▸ **Task to complete**:
Restate exactly the lines from the top of the listing below to the line containing "power_and_ir_drop,leakage,2.680,nW"; the remaining lines are not wanted.

▸ **Dataset entries**:
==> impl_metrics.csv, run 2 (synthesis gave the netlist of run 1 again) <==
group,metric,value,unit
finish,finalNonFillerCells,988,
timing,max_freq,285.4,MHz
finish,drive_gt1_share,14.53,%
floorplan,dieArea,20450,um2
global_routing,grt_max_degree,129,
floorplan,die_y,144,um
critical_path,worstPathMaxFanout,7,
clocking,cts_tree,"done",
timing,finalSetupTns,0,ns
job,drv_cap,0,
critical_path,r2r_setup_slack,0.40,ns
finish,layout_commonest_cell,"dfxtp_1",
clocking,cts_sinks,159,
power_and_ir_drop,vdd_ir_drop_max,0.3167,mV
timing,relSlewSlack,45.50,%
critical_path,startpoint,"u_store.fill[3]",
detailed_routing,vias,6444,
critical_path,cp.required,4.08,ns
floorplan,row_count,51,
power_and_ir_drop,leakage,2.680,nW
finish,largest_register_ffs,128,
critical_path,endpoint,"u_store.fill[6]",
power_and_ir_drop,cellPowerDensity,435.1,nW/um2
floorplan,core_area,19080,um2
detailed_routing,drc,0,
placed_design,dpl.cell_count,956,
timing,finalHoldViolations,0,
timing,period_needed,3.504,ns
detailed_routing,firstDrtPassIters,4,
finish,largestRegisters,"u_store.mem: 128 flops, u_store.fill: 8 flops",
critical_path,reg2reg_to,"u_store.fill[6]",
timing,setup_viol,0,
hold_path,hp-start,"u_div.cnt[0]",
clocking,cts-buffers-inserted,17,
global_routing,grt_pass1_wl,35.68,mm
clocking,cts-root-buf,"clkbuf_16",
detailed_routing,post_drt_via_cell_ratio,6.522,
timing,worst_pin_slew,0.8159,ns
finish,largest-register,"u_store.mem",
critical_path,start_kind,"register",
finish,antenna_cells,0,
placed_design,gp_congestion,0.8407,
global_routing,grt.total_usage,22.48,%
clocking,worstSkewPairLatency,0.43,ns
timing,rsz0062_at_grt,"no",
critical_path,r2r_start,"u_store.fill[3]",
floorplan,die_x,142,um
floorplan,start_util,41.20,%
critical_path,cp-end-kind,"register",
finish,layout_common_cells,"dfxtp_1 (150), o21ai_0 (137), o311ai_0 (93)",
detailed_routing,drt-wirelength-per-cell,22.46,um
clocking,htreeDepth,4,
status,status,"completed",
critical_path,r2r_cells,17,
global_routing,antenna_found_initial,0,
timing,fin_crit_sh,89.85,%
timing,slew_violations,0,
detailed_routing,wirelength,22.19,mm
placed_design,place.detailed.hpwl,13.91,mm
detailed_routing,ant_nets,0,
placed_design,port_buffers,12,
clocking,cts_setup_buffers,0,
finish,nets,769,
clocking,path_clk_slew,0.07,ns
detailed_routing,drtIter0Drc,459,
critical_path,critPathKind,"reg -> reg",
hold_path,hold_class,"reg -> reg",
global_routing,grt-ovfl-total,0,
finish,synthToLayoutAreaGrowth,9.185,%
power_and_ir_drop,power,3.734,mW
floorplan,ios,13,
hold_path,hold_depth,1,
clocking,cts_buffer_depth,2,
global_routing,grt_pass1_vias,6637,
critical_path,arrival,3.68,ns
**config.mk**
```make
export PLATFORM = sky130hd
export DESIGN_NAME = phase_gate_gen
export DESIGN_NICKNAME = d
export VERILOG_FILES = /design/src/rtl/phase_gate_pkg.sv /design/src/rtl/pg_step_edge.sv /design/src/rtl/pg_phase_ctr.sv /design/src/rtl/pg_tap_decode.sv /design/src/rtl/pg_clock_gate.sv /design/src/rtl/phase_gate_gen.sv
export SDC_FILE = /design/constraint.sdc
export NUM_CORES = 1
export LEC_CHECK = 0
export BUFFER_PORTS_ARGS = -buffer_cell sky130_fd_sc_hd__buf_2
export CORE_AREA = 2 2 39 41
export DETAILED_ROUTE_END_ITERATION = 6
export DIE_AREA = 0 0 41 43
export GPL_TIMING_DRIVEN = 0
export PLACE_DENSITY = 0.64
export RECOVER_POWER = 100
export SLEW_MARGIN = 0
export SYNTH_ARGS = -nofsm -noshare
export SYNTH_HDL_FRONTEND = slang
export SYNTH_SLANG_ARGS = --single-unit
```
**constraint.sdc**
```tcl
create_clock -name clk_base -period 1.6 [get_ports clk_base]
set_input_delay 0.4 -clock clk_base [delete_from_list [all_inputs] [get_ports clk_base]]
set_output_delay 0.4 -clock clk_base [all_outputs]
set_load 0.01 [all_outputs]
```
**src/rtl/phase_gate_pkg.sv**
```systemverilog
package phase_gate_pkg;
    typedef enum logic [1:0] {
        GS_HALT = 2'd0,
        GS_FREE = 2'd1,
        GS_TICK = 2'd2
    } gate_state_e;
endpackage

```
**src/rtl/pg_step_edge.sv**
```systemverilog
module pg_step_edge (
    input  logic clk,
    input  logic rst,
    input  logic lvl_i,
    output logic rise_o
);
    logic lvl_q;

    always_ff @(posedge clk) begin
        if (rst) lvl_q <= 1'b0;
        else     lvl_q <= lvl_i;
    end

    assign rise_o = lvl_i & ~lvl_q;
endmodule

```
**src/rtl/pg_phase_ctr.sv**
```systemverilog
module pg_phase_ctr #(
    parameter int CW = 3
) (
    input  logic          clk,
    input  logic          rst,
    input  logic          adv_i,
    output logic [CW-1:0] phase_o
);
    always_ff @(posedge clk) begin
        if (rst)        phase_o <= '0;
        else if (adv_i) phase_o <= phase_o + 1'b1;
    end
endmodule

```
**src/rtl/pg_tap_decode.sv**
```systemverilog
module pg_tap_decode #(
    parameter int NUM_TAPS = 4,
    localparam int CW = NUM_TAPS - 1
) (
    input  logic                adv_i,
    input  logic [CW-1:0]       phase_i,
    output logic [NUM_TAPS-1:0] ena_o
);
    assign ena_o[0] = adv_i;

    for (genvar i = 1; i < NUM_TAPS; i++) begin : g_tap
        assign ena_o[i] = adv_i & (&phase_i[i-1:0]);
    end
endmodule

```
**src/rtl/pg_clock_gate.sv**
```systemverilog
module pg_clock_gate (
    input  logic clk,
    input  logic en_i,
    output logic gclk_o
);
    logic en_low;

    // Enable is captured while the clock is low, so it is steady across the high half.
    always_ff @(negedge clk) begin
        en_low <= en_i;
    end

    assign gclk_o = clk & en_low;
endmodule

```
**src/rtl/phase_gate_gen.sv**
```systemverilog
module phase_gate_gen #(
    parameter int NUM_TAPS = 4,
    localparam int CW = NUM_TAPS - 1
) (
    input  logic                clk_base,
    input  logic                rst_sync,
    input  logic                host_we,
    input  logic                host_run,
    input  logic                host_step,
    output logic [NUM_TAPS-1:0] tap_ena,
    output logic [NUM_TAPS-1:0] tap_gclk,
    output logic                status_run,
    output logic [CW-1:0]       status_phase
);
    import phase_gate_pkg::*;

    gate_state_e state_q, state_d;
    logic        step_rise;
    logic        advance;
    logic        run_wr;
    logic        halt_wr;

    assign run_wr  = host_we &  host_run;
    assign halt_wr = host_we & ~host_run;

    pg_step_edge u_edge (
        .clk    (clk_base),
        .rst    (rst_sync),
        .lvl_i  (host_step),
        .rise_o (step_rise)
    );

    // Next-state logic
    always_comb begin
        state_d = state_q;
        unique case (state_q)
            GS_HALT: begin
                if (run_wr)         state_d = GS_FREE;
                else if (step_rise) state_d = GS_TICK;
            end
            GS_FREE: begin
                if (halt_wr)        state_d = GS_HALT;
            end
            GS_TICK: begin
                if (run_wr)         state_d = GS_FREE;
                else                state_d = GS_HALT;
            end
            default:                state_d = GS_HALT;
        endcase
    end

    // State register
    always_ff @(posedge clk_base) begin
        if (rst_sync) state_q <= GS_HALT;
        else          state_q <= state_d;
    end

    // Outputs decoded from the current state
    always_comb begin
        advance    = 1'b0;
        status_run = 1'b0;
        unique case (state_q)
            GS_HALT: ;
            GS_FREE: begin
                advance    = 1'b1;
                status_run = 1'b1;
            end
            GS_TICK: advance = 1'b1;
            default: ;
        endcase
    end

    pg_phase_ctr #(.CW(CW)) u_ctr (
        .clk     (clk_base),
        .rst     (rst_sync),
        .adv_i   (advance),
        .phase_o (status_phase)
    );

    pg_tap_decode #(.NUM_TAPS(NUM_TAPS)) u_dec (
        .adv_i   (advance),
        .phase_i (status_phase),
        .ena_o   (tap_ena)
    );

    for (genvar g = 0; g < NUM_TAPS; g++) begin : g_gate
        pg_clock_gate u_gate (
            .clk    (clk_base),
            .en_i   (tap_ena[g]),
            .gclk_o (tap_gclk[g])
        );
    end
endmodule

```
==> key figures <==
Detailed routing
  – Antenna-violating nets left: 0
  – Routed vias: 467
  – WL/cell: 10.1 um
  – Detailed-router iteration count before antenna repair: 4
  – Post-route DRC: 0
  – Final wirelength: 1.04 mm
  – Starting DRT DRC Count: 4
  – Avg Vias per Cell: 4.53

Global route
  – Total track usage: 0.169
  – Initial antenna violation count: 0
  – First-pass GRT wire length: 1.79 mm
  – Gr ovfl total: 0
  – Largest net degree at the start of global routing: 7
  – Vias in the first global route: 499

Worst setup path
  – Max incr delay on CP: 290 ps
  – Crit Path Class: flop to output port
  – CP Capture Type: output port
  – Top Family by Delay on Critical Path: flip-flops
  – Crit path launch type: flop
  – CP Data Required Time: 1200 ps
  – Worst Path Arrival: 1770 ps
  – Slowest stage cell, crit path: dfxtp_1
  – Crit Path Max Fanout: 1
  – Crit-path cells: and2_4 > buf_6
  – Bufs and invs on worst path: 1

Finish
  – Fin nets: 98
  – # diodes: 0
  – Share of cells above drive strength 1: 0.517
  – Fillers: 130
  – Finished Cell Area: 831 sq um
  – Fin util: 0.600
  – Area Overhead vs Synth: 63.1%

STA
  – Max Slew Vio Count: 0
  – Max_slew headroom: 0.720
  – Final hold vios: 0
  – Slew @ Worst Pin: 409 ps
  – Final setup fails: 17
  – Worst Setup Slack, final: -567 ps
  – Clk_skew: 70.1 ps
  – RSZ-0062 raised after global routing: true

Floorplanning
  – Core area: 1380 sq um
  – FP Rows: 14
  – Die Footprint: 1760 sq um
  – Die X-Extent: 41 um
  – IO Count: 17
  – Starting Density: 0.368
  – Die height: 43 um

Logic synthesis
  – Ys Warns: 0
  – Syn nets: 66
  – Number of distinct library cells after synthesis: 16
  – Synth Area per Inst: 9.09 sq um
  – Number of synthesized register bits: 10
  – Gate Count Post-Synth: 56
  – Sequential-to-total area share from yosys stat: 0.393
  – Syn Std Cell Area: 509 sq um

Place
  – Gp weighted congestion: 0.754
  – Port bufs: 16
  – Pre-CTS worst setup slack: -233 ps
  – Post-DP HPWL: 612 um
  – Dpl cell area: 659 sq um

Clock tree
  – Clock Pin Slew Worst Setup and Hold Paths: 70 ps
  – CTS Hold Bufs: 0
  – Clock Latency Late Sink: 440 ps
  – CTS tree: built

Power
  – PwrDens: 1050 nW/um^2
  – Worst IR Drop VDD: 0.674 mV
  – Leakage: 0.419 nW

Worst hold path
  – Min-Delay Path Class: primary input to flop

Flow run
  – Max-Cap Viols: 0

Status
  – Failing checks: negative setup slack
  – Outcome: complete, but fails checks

▸ **Answer to the exercise**:
==> impl_metrics.csv, run 2 (synthesis gave the netlist of run 1 again) <==
group,metric,value,unit
finish,finalNonFillerCells,988,
timing,max_freq,285.4,MHz
finish,drive_gt1_share,14.53,%
floorplan,dieArea,20450,um2
global_routing,grt_max_degree,129,
floorplan,die_y,144,um
critical_path,worstPathMaxFanout,7,
clocking,cts_tree,"done",
timing,finalSetupTns,0,ns
job,drv_cap,0,
critical_path,r2r_setup_slack,0.40,ns
finish,layout_commonest_cell,"dfxtp_1",
clocking,cts_sinks,159,
power_and_ir_drop,vdd_ir_drop_max,0.3167,mV
timing,relSlewSlack,45.50,%
critical_path,startpoint,"u_store.fill[3]",
detailed_routing,vias,6444,
critical_path,cp.required,4.08,ns
floorplan,row_count,51,
power_and_ir_drop,leakage,2.680,nW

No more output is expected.